*** Opening Records for this exercise ***

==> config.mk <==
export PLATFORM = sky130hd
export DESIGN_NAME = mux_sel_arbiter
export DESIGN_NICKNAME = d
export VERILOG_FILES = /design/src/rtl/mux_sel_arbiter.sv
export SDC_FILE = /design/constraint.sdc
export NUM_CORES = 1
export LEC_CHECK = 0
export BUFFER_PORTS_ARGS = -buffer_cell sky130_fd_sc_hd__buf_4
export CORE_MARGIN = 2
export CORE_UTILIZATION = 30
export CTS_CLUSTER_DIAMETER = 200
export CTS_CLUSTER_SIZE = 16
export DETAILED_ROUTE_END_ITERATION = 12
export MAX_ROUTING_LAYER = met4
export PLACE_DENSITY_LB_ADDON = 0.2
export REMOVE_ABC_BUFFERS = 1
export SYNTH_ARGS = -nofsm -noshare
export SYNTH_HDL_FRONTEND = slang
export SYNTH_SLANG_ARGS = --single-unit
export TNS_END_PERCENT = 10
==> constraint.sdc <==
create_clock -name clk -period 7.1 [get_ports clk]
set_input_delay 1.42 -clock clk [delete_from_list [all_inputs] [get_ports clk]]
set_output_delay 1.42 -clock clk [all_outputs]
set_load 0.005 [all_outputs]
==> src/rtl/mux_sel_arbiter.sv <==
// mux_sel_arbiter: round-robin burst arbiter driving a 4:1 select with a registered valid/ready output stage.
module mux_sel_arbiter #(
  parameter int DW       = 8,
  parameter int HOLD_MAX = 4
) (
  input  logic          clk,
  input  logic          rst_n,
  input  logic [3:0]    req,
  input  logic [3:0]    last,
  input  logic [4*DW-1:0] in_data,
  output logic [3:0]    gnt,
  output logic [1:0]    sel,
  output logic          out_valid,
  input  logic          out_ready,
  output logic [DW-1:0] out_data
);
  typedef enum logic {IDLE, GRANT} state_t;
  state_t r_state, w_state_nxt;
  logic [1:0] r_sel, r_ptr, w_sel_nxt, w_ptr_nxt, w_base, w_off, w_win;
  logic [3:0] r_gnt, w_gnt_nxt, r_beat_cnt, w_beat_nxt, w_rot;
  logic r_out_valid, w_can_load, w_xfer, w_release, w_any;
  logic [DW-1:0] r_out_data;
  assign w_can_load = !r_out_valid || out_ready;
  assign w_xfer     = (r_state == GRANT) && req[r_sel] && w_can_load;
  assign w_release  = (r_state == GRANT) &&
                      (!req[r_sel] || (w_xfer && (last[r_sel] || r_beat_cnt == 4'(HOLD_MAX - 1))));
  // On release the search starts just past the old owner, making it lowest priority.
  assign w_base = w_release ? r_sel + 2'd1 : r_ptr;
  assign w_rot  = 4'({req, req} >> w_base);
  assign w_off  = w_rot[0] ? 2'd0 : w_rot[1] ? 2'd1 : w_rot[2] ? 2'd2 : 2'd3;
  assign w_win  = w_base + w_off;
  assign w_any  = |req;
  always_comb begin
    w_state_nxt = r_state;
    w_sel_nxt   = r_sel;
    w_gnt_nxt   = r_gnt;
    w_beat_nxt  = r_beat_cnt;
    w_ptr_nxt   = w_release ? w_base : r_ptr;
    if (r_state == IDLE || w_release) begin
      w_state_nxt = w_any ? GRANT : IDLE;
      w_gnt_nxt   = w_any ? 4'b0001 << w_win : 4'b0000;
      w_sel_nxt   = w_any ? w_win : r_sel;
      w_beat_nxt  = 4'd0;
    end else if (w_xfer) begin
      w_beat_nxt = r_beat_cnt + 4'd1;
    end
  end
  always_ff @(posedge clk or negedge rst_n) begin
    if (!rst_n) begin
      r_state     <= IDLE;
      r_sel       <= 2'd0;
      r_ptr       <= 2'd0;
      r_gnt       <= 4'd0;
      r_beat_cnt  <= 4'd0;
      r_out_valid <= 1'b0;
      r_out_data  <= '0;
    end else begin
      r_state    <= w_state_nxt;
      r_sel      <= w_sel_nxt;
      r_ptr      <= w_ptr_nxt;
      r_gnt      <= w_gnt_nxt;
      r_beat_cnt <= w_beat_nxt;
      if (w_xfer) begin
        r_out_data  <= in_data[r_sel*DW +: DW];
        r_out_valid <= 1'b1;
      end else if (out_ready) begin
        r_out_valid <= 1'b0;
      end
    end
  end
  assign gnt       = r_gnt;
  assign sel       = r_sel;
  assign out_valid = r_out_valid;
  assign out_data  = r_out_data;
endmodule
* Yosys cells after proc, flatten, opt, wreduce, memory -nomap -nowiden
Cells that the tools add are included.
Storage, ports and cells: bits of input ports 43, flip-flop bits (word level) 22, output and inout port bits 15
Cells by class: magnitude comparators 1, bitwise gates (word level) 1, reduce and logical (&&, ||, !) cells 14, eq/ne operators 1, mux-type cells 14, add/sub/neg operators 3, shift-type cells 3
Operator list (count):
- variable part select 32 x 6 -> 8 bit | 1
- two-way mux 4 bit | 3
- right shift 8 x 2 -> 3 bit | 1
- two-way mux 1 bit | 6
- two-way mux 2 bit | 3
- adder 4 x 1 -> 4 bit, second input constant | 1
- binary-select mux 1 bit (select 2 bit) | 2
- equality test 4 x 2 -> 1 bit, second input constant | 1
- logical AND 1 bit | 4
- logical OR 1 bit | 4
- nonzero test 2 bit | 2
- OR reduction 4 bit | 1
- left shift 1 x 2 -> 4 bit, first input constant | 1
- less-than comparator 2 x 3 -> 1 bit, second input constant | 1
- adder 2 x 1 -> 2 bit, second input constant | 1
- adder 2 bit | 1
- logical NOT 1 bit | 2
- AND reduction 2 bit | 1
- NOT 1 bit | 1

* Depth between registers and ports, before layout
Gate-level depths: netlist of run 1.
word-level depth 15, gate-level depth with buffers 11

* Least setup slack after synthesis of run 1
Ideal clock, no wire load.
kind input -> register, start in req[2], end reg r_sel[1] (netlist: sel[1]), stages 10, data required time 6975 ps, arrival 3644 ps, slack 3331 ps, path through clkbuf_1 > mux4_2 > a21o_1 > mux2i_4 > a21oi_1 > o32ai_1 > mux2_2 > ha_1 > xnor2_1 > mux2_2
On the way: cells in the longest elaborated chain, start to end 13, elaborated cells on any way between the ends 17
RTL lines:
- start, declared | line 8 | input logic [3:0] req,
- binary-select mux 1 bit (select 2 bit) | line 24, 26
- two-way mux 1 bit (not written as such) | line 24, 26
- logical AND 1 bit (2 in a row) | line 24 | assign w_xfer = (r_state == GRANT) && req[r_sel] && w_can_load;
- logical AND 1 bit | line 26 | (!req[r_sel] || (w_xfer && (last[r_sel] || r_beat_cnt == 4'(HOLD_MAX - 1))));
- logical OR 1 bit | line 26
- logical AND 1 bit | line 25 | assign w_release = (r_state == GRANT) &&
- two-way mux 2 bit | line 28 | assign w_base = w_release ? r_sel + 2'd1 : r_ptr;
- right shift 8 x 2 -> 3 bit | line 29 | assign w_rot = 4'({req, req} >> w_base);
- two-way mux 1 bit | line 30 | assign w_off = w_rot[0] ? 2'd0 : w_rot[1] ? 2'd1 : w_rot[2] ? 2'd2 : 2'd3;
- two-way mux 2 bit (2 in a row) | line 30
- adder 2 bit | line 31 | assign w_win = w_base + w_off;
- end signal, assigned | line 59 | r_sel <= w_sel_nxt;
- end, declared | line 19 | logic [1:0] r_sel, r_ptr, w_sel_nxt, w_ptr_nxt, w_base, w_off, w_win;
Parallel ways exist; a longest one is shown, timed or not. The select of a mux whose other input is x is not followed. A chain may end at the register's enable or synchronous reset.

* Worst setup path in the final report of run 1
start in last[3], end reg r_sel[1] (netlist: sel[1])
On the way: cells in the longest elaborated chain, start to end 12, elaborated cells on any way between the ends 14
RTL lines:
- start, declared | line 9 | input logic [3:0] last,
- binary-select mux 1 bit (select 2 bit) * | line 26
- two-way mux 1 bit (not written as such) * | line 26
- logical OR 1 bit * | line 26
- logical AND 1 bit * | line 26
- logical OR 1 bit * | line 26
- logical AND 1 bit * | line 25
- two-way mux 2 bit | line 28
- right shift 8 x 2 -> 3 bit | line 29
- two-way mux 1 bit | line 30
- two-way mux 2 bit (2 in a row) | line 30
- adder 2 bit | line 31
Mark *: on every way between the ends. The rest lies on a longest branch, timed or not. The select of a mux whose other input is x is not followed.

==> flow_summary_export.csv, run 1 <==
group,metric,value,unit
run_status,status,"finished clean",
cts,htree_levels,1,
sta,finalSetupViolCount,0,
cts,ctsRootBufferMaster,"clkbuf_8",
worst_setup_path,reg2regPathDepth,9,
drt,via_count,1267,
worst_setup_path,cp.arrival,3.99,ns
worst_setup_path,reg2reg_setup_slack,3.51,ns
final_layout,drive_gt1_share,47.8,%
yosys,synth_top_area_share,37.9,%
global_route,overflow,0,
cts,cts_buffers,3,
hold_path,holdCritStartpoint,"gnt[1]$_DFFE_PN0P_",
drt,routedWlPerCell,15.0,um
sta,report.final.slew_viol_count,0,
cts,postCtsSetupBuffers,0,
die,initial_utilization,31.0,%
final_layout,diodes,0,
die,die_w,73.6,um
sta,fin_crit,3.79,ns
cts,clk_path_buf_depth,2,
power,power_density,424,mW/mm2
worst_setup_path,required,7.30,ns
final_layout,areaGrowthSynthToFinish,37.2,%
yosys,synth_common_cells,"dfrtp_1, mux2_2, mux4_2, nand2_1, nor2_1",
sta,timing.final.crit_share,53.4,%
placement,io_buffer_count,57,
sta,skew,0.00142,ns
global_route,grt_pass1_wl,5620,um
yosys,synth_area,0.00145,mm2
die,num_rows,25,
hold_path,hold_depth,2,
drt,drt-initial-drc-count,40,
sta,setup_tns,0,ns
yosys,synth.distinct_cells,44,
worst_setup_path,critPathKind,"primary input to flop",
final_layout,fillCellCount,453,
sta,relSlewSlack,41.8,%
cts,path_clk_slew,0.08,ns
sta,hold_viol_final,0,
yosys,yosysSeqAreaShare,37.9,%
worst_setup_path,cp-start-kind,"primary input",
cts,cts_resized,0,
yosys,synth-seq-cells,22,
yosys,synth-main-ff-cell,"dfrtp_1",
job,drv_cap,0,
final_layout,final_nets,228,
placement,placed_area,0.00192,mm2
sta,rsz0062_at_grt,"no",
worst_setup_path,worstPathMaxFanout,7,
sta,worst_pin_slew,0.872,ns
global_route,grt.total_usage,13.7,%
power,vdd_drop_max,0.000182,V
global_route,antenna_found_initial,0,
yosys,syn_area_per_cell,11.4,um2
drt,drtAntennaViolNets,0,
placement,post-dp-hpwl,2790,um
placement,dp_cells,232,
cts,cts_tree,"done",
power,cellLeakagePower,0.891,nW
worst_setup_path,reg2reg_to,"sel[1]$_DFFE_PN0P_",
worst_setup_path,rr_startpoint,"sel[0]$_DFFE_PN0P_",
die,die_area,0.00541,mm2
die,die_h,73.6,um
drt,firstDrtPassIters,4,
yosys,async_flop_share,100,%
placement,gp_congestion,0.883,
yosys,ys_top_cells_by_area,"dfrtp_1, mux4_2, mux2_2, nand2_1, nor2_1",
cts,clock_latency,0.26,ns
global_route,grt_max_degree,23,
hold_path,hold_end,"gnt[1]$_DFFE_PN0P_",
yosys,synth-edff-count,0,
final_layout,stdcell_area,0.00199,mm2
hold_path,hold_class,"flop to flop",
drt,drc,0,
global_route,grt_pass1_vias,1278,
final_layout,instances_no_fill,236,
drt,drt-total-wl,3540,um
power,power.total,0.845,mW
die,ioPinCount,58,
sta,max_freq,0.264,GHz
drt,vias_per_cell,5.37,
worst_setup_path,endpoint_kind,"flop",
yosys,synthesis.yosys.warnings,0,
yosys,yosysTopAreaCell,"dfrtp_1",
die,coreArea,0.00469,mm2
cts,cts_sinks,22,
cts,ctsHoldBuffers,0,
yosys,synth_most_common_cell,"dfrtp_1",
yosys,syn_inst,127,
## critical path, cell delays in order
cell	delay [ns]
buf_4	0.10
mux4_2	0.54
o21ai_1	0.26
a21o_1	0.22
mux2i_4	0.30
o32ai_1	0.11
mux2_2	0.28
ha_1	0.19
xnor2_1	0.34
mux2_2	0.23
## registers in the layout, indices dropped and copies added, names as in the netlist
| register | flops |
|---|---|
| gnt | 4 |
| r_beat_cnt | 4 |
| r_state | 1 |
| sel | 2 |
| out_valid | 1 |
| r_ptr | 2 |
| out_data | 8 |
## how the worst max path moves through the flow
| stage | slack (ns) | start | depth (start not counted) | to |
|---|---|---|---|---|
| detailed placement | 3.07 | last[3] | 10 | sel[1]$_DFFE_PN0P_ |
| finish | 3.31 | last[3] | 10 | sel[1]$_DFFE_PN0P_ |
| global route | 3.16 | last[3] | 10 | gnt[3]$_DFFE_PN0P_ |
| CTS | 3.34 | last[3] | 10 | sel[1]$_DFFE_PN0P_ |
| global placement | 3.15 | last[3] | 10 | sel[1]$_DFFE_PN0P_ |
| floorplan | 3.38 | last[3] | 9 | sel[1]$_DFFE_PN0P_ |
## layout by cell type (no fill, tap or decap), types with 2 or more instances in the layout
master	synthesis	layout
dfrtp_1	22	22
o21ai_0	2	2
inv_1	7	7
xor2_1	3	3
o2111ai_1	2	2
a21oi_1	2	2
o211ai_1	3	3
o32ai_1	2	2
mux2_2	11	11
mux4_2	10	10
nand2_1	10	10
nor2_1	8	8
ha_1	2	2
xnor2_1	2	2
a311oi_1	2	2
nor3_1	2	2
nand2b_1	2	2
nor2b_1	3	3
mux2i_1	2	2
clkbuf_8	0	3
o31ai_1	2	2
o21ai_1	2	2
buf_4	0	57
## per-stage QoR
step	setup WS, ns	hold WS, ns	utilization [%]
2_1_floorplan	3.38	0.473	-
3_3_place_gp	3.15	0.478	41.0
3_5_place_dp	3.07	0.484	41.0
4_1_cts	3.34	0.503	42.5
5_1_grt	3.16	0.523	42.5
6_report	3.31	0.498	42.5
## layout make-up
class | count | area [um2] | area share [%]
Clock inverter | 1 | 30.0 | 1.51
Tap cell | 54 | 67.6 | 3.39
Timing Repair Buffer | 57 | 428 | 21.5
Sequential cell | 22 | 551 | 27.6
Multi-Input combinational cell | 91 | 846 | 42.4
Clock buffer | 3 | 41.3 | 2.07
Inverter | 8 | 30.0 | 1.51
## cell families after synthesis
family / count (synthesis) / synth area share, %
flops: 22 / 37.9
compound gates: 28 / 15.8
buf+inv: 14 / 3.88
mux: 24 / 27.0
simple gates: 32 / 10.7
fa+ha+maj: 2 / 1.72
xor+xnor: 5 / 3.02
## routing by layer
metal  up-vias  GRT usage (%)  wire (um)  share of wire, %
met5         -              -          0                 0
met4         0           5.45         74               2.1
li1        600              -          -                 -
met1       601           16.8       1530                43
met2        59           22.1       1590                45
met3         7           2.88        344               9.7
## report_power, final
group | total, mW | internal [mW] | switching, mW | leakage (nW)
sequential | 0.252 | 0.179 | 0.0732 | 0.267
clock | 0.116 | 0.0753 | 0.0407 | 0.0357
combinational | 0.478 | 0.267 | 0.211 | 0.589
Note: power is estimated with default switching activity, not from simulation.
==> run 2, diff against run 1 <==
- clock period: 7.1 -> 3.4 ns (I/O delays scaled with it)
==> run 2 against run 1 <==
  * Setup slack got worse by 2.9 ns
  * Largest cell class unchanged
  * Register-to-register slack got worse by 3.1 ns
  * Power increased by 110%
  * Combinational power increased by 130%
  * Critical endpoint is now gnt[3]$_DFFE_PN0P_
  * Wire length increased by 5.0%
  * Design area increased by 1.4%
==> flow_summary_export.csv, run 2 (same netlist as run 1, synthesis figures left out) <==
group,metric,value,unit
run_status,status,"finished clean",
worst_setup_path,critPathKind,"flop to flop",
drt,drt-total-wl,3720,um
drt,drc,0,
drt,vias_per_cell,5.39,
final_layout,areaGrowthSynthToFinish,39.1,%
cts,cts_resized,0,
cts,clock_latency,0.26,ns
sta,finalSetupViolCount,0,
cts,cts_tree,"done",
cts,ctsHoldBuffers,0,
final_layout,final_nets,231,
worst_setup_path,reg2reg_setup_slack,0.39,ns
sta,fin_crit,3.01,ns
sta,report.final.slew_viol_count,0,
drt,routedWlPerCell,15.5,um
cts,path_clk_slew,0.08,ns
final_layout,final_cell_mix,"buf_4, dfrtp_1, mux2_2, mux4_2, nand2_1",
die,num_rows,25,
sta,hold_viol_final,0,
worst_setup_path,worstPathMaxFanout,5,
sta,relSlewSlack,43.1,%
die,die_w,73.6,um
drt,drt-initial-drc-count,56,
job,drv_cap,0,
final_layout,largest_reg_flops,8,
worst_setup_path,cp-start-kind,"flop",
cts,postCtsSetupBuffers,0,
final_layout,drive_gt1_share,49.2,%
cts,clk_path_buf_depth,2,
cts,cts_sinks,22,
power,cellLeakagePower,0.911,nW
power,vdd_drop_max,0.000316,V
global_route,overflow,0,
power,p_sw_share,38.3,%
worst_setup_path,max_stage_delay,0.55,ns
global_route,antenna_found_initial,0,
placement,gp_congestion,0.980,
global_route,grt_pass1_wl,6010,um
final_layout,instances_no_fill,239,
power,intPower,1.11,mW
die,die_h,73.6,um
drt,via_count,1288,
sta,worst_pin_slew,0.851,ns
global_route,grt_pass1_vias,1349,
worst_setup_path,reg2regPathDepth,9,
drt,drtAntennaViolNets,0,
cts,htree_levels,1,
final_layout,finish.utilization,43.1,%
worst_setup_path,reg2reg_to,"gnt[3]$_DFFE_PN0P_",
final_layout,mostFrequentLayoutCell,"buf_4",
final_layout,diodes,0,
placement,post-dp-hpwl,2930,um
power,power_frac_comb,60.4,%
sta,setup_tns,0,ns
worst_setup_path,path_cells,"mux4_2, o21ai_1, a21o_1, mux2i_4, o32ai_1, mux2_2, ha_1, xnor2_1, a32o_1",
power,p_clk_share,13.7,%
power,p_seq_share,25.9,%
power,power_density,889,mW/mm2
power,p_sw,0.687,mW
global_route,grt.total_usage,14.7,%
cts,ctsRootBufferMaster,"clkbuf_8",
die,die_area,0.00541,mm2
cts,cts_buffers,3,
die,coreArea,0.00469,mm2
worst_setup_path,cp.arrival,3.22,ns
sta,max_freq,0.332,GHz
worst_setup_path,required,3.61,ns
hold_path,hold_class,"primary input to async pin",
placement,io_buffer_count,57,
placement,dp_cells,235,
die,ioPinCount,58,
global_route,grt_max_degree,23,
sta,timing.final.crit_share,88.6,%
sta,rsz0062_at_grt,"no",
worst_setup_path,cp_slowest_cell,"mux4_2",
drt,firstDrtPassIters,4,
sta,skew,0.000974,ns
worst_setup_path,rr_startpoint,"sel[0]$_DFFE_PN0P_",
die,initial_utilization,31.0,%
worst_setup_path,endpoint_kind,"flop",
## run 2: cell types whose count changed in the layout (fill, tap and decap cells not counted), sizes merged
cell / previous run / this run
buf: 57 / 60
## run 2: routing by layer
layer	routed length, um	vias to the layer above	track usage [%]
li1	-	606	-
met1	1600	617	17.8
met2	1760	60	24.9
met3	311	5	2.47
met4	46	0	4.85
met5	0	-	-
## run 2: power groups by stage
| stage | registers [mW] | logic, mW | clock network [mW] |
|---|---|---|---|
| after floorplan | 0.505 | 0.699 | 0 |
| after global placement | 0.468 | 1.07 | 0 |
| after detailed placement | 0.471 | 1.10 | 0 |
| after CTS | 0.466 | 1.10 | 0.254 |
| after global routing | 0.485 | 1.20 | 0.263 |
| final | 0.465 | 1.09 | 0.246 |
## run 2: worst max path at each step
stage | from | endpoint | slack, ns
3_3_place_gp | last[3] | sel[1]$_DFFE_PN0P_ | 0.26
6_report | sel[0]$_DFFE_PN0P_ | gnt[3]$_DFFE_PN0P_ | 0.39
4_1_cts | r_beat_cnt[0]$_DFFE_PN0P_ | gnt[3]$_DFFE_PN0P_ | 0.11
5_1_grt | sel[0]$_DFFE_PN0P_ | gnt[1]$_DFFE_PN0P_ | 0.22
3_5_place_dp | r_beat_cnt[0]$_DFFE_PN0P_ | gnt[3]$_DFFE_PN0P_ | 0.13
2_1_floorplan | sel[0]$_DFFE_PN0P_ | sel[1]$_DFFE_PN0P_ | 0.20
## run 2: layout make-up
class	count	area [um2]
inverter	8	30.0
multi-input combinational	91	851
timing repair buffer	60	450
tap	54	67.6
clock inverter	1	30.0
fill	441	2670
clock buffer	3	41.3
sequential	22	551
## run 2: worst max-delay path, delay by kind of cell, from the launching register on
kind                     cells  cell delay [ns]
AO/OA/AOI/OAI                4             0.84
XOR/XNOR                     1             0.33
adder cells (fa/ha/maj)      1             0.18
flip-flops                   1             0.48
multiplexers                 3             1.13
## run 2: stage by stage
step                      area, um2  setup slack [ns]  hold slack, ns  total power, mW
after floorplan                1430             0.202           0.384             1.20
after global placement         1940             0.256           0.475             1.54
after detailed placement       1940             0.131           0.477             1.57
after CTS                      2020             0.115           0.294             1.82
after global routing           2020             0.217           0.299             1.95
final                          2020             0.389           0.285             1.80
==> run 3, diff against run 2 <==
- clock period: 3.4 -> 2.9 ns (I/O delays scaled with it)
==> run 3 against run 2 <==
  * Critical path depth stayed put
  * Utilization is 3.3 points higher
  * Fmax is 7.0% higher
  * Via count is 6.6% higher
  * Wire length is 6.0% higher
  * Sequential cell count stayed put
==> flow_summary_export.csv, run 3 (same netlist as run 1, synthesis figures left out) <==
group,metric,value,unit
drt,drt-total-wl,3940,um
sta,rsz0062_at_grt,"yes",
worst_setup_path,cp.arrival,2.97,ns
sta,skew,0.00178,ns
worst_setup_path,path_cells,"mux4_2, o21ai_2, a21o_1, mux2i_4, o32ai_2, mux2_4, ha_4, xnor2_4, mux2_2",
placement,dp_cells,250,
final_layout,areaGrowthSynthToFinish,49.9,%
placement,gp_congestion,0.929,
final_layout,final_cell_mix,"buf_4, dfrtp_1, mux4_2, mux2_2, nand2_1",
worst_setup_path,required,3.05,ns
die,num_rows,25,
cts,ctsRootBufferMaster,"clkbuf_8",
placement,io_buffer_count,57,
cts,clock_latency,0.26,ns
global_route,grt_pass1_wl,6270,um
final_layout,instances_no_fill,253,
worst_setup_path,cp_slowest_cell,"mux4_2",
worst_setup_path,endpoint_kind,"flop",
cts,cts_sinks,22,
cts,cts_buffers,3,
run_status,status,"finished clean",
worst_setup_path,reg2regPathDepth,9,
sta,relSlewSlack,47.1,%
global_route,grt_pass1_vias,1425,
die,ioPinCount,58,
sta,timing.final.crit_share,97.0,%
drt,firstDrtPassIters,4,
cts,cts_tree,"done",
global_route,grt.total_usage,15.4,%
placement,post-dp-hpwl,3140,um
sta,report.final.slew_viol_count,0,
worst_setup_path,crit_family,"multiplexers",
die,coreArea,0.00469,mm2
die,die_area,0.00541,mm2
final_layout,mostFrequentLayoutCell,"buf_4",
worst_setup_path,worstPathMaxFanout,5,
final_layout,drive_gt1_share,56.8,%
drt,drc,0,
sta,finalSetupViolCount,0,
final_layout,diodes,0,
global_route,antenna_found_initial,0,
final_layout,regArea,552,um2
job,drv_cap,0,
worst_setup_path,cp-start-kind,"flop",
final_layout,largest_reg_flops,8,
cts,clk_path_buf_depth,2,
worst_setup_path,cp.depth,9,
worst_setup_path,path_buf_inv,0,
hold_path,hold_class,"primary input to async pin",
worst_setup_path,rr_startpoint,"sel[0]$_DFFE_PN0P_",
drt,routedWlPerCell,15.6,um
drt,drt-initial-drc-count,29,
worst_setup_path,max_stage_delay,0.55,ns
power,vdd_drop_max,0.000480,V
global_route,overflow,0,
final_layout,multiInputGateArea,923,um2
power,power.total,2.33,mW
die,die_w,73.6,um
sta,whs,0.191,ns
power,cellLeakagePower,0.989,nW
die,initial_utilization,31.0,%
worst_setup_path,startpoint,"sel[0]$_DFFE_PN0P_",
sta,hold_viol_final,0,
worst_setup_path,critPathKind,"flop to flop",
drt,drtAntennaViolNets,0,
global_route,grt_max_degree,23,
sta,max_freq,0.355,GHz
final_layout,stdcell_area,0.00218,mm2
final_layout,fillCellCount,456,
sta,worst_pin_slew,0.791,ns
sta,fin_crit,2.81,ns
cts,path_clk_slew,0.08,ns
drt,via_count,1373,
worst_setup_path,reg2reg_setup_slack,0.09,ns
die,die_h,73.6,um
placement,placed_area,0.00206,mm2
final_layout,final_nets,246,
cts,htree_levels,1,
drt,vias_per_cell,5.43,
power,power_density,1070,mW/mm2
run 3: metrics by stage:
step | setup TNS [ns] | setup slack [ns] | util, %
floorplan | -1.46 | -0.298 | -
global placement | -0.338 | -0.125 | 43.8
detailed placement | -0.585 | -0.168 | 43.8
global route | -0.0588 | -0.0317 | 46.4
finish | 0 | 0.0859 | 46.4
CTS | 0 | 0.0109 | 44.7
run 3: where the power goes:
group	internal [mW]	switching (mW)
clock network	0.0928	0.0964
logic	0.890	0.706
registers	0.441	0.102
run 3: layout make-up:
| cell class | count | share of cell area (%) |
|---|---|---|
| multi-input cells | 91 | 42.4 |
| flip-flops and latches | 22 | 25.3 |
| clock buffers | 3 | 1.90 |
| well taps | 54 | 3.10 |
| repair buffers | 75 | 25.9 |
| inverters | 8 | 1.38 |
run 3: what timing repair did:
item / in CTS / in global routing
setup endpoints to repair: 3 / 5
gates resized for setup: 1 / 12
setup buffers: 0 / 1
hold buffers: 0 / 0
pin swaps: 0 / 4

*** Closing Records for this exercise ***

Copy the records above exactly, from the first line through the line containing "export PLACE_DENSITY_LB_ADDON = 0.2", and include nothing else.

==> config.mk <==
export PLATFORM = sky130hd
export DESIGN_NAME = mux_sel_arbiter
export DESIGN_NICKNAME = d
export VERILOG_FILES = /design/src/rtl/mux_sel_arbiter.sv
export SDC_FILE = /design/constraint.sdc
export NUM_CORES = 1
export LEC_CHECK = 0
export BUFFER_PORTS_ARGS = -buffer_cell sky130_fd_sc_hd__buf_4
export CORE_MARGIN = 2
export CORE_UTILIZATION = 30
export CTS_CLUSTER_DIAMETER = 200
export CTS_CLUSTER_SIZE = 16
export DETAILED_ROUTE_END_ITERATION = 12
export MAX_ROUTING_LAYER = met4
export PLACE_DENSITY_LB_ADDON = 0.2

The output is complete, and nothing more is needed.